ABSTRACT
Candida auris is resistant to multiple antifungal agents. This study investigated its antifungal susceptibility and explored FKS1 mutations across the isolates from mice enterically colonized with wild-type C. auris and treated with echinocandin. Resistant C. auris with FKS1 mutations, including S639F, S639Y, D642Y, R1354H, or R1354Y, were isolated and found to be micafungin- and caspofungin-resistant in vivo; however, the MICs of isolates with mutation in R1354 remained below the micafungin breakpoint in vitro.
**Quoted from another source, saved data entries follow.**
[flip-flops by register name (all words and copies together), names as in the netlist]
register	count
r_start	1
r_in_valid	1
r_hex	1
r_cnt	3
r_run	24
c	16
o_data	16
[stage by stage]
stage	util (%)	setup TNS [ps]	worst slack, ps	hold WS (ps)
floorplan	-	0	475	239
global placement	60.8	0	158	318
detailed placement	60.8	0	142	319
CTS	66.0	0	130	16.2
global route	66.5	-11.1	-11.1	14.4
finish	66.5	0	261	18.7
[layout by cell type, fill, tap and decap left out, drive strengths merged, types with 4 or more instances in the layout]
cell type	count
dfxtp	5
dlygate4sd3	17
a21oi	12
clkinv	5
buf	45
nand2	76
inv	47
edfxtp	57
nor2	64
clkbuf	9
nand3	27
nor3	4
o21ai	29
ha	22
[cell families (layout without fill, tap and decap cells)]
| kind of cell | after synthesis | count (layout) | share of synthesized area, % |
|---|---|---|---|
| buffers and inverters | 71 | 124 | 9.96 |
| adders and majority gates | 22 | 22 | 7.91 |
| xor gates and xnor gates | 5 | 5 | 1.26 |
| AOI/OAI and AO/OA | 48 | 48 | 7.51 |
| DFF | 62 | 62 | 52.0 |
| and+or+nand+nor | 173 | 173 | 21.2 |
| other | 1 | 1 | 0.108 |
--- src/rtl/ptst_pkg.sv ---
// shared types and constants for the periodic timer slot table
package ptst_pkg;

    localparam int NUM_SLOTS_DEF = 8;
    localparam int MAX_RESULTS   = 8;

    localparam int CMD_W    = 2;
    localparam int PERIOD_W = 16;
    localparam int IDX_W    = 8;
    localparam int KIND_W   = 2;
    localparam int SLOT_W   = 3;

    localparam logic [CMD_W-1:0] CMD_TICK     = 2'd0;
    localparam logic [CMD_W-1:0] CMD_REGISTER = 2'd1;
    localparam logic [CMD_W-1:0] CMD_REMOVE   = 2'd2;

    localparam logic [KIND_W-1:0] KIND_REG    = 2'd0;
    localparam logic [KIND_W-1:0] KIND_FIRE   = 2'd1;
    localparam logic [KIND_W-1:0] KIND_REMOVE = 2'd2;

    typedef enum logic [1:0] {
        ST_IDLE,
        ST_EXEC,
        ST_SCAN,
        ST_FLUSH
    } t_state;

    typedef enum logic [1:0] {
        SRC_FREE,
        SRC_REMOVE,
        SRC_PEND
    } t_out_src;

    typedef struct packed {
        logic     cap_en;
        logic     do_reg;
        logic     do_rem;
        logic     rd_en;
        logic     ev_wr;
        logic     ev_fire;
        logic     pend_load;
        logic     out_load;
        t_out_src out_src;
        logic     out_last;
    } t_dp_cmd;

    typedef struct packed {
        logic out_free;
        logic idx_ok;
        logic ev_due;
    } t_dp_status;

endpackage
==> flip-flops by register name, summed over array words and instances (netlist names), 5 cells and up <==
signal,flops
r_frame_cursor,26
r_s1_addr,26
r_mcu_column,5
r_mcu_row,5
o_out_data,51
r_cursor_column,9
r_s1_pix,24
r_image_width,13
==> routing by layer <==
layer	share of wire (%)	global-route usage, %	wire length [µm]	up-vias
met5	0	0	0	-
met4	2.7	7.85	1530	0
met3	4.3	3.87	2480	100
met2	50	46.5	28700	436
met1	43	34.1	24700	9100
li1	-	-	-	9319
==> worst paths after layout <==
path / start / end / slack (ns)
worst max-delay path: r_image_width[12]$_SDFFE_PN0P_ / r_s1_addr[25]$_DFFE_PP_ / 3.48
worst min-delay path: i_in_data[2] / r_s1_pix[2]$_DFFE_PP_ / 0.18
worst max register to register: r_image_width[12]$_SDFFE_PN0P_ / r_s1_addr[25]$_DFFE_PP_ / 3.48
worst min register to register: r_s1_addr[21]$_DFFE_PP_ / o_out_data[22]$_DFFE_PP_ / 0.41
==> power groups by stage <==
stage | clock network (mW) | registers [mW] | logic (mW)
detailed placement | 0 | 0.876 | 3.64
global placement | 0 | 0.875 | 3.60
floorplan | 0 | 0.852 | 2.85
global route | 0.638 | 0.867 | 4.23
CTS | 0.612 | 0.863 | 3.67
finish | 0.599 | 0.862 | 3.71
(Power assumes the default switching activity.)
==> src/sv/prd_parser.sv <==
// Deframer state and per-byte step logic: header parsing, payload marking and
// file-end handling. Uses prd_pkg.
module prd_parser (
  input  logic                clk,
  input  logic                rst,
  input  logic                advance,
  input  prd_pkg::in_item_t   item,
  output logic                res_valid,
  output prd_pkg::out_item_t  res,
  output prd_pkg::prd_status_t status
);

  localparam logic [prd_pkg::HDR_COUNT_W-1:0] COUNT_STEP =
    {{(prd_pkg::HDR_COUNT_W-1){1'b0}}, 1'b1};

  prd_pkg::phase_t                   phase, phase_next;
  logic [prd_pkg::HDR_COUNT_W-1:0]   header_count, header_count_next;
  logic                              big_endian, big_endian_next;
  logic [31:0]                       header_shift, header_shift_next;
  logic [31:0]                       record_length, record_length_next;
  logic [31:0]                       bytes_left, bytes_left_next;

  logic [31:0] shifted;
  logic [31:0] left_dec;
  logic        done;
  logic        n;

  assign shifted  = {header_shift[23:0], item.file_byte};
  assign left_dec = bytes_left - 32'd1;

  always_comb begin
    phase_next         = phase;
    header_count_next  = header_count;
    big_endian_next    = big_endian;
    header_shift_next  = header_shift;
    record_length_next = record_length;
    bytes_left_next    = bytes_left;
    done               = 1'b0;
    n                  = 1'b0;
    res                = '0;
    res.kind           = prd_pkg::KIND_PAYLOAD;

    unique case (phase)
      prd_pkg::PH_GLOBAL: begin
        if (header_count < prd_pkg::LEN_FIRST) begin
          header_shift_next = shifted;
        end
        if (header_count == prd_pkg::MAGIC_LAST) begin
          header_shift_next = '0;
          if (prd_pkg::swap_bytes(shifted) == prd_pkg::MAGIC_WORD) begin
            big_endian_next = 1'b0;
          end else if (shifted == prd_pkg::MAGIC_WORD) begin
            big_endian_next = 1'b1;
          end else begin
            res.kind   = prd_pkg::KIND_BAD_MAGIC;
            n          = 1'b1;
            phase_next = prd_pkg::PH_ERROR;
          end
        end else if (header_count == prd_pkg::VERSION_LAST) begin
          header_shift_next = '0;
          if (big_endian ? (shifted != prd_pkg::VERSION_BE)
                         : (shifted != prd_pkg::VERSION_LE)) begin
            res.kind = prd_pkg::KIND_VERSION;
            n        = 1'b1;
          end
        end
        if (phase_next == prd_pkg::PH_GLOBAL) begin
          if (header_count == prd_pkg::GLOBAL_LAST) begin
            phase_next        = prd_pkg::PH_RECORD;
            header_count_next = '0;
            done              = 1'b1;
          end else begin
            header_count_next = header_count + COUNT_STEP;
          end
        end
      end
      prd_pkg::PH_RECORD: begin
        if (header_count >= prd_pkg::LEN_FIRST && header_count <= prd_pkg::LEN_LAST) begin
          header_shift_next = shifted;
        end
        if (header_count == prd_pkg::RECORD_LAST) begin
          // length bytes are all in header_shift by now; this byte is not one
          record_length_next = big_endian ? header_shift
                                          : prd_pkg::swap_bytes(header_shift);
          header_shift_next  = '0;
          header_count_next  = '0;
          if (record_length_next == '0) begin
            res.kind        = prd_pkg::KIND_EMPTY;
            res.packet_last = 1'b1;
            n               = 1'b1;
            done            = 1'b1;
          end else begin
            bytes_left_next = record_length_next;
            phase_next      = prd_pkg::PH_PAYLOAD;
          end
        end else begin
          header_count_next = header_count + COUNT_STEP;
        end
      end
      prd_pkg::PH_PAYLOAD: begin
        res.kind          = prd_pkg::KIND_PAYLOAD;
        res.data_byte     = item.file_byte;
        res.packet_first  = (bytes_left == record_length);
        res.packet_last   = (bytes_left == 32'd1);
        res.incl_len      = record_length;
        n                 = 1'b1;
        bytes_left_next   = left_dec;
        if (left_dec == '0) begin
          phase_next = prd_pkg::PH_RECORD;
          done       = 1'b1;
        end
      end
      prd_pkg::PH_ERROR: begin
      end
      default: begin
      end
    endcase

    if (item.file_end) begin
      if (n) begin
        res.truncated = !done;
      end else if (!done && phase != prd_pkg::PH_ERROR) begin
        res           = '0;
        res.kind      = prd_pkg::KIND_TRUNC;
        res.truncated = 1'b1;
        n             = 1'b1;
      end
      phase_next         = prd_pkg::PH_GLOBAL;
      header_count_next  = '0;
      big_endian_next    = 1'b0;
      header_shift_next  = '0;
      record_length_next = '0;
      bytes_left_next    = '0;
    end
  end

  assign res_valid = n;

  always_ff @(posedge clk) begin
    if (rst) begin
      phase         <= prd_pkg::PH_GLOBAL;
      header_count  <= '0;
      big_endian    <= 1'b0;
      header_shift  <= '0;
      record_length <= '0;
      bytes_left    <= '0;
    end else if (advance) begin
      phase         <= phase_next;
      header_count  <= header_count_next;
      big_endian    <= big_endian_next;
      header_shift  <= header_shift_next;
      record_length <= record_length_next;
      bytes_left    <= bytes_left_next;
    end
  end

  assign status.phase           = phase;
  assign status.bytes_left_zero = (bytes_left == '0);

endmodule
--- src/sv/ctm_ram.sv ---
// Single-port-write, registered-read table memory.
`timescale 1ns / 1ps

module ctm_ram #(
    parameter int WIDTH = 16,
    parameter int DEPTH = 16
) (
    input  logic                     clk,
    input  logic                     we,
    input  logic [$clog2(DEPTH)-1:0] waddr,
    input  logic [WIDTH-1:0]         wdata,
    input  logic [$clog2(DEPTH)-1:0] raddr,
    output logic [WIDTH-1:0]         rdata
);

    logic [WIDTH-1:0] mem [DEPTH];

    always_ff @(posedge clk)
    begin
        if (we)
        begin
            mem[waddr] <= wdata;
        end
    end

    always_ff @(posedge clk)
    begin
        rdata <= mem[raddr];
    end

endmodule
File: src/rtl/ppdc_ctrl.sv
// Controller: sequences search, divisions and multiply, and owns the handshakes.
`timescale 1ns / 1ps
module ppdc_ctrl
  import ppdc_pkg::*;
(
  input  logic      clk_i,
  input  logic      rst_ni,
  input  logic      in_valid_i,
  output logic      in_ready_o,
  output logic      out_valid_o,
  input  logic      out_ready_i,
  input  ppdc_sts_t sts_i,
  output ppdc_cmd_t cmd_o
);

  ppdc_state_e state_q, state_d;
  logic        out_valid_q, out_valid_d;
  logic        out_free;

  assign out_free = !out_valid_q || out_ready_i;

  always_comb begin
    state_d = state_q;
    case (state_q)
      ST_IDLE: begin
        if (in_valid_i) state_d = ST_SEARCH;
      end
      ST_SEARCH: begin
        if (sts_i.freq_zero) begin
          state_d = ST_DONE;
        end else if (sts_i.fits) begin
          state_d = ST_DIV_TOP;
        end else if (sts_i.p_last) begin
          state_d = ST_MUL;
        end
      end
      ST_DIV_TOP: begin
        if (sts_i.div_last) state_d = ST_TOP_SET;
      end
      ST_TOP_SET:   state_d = ST_MUL;
      ST_MUL:       state_d = ST_CMP_START;
      ST_CMP_START: state_d = ST_DIV_CMP;
      ST_DIV_CMP: begin
        if (sts_i.div_last) state_d = ST_CMP_SET;
      end
      ST_CMP_SET:   state_d = ST_DONE;
      ST_DONE: begin
        if (out_free) state_d = ST_IDLE;
      end
      default:      state_d = ST_IDLE;
    endcase
  end

  always_comb begin
    cmd_o       = '0;
    in_ready_o  = 1'b0;
    out_valid_d = out_valid_q && !out_ready_i;
    case (state_q)
      ST_IDLE: begin
        in_ready_o = 1'b1;
        cmd_o.load = in_valid_i;
      end
      ST_SEARCH: begin
        if (!sts_i.freq_zero) begin
          if (sts_i.fits) begin
            cmd_o.div_start = 1'b1;
          end else if (sts_i.p_last) begin
            cmd_o.top_clamp = 1'b1;
          end else begin
            cmd_o.search_step = 1'b1;
          end
        end
      end
      ST_DIV_TOP:   cmd_o.div_step = 1'b1;
      ST_TOP_SET:   cmd_o.top_set = 1'b1;
      ST_MUL:       cmd_o.mul = 1'b1;
      ST_CMP_START: begin
        cmd_o.div_start    = 1'b1;
        cmd_o.div_src_prod = 1'b1;
      end
      ST_DIV_CMP:   cmd_o.div_step = 1'b1;
      ST_CMP_SET:   cmd_o.cmp_set = 1'b1;
      ST_DONE: begin
        // hold until the result register is free, then load it
        if (out_free) begin
          cmd_o.out_load = 1'b1;
          out_valid_d    = 1'b1;
        end
      end
      default: ;
    endcase
  end

  always_ff @(posedge clk_i or negedge rst_ni) begin
    if (!rst_ni) begin
      state_q     <= ST_IDLE;
      out_valid_q <= 1'b0;
    end else begin
      state_q     <= state_d;
      out_valid_q <= out_valid_d;
    end
  end

  assign out_valid_o = out_valid_q;

endmodule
KEYWORDS: Candida auris, yeast, antifungal resistance, gastrointestinal tract, FKS1, echinocandins
TEXT
Candida auris is a multidrug-resistant yeast responsible for causing invasive fungal diseases. Despite this, most C. auris isolates are susceptible to echinocandins, making it the recommended initial treatment for infections caused by C. auris in adults (1). Clinical echinocandin resistance in C. auris is generally associated with amino acid mutations in the hot spot (HS) regions of FKS1, which encode β-1,3-d-glucan synthase (2, 3). The development of echinocandin resistance has been reported in C. auris isolates recovered from patients treated with echinocandins (4–6).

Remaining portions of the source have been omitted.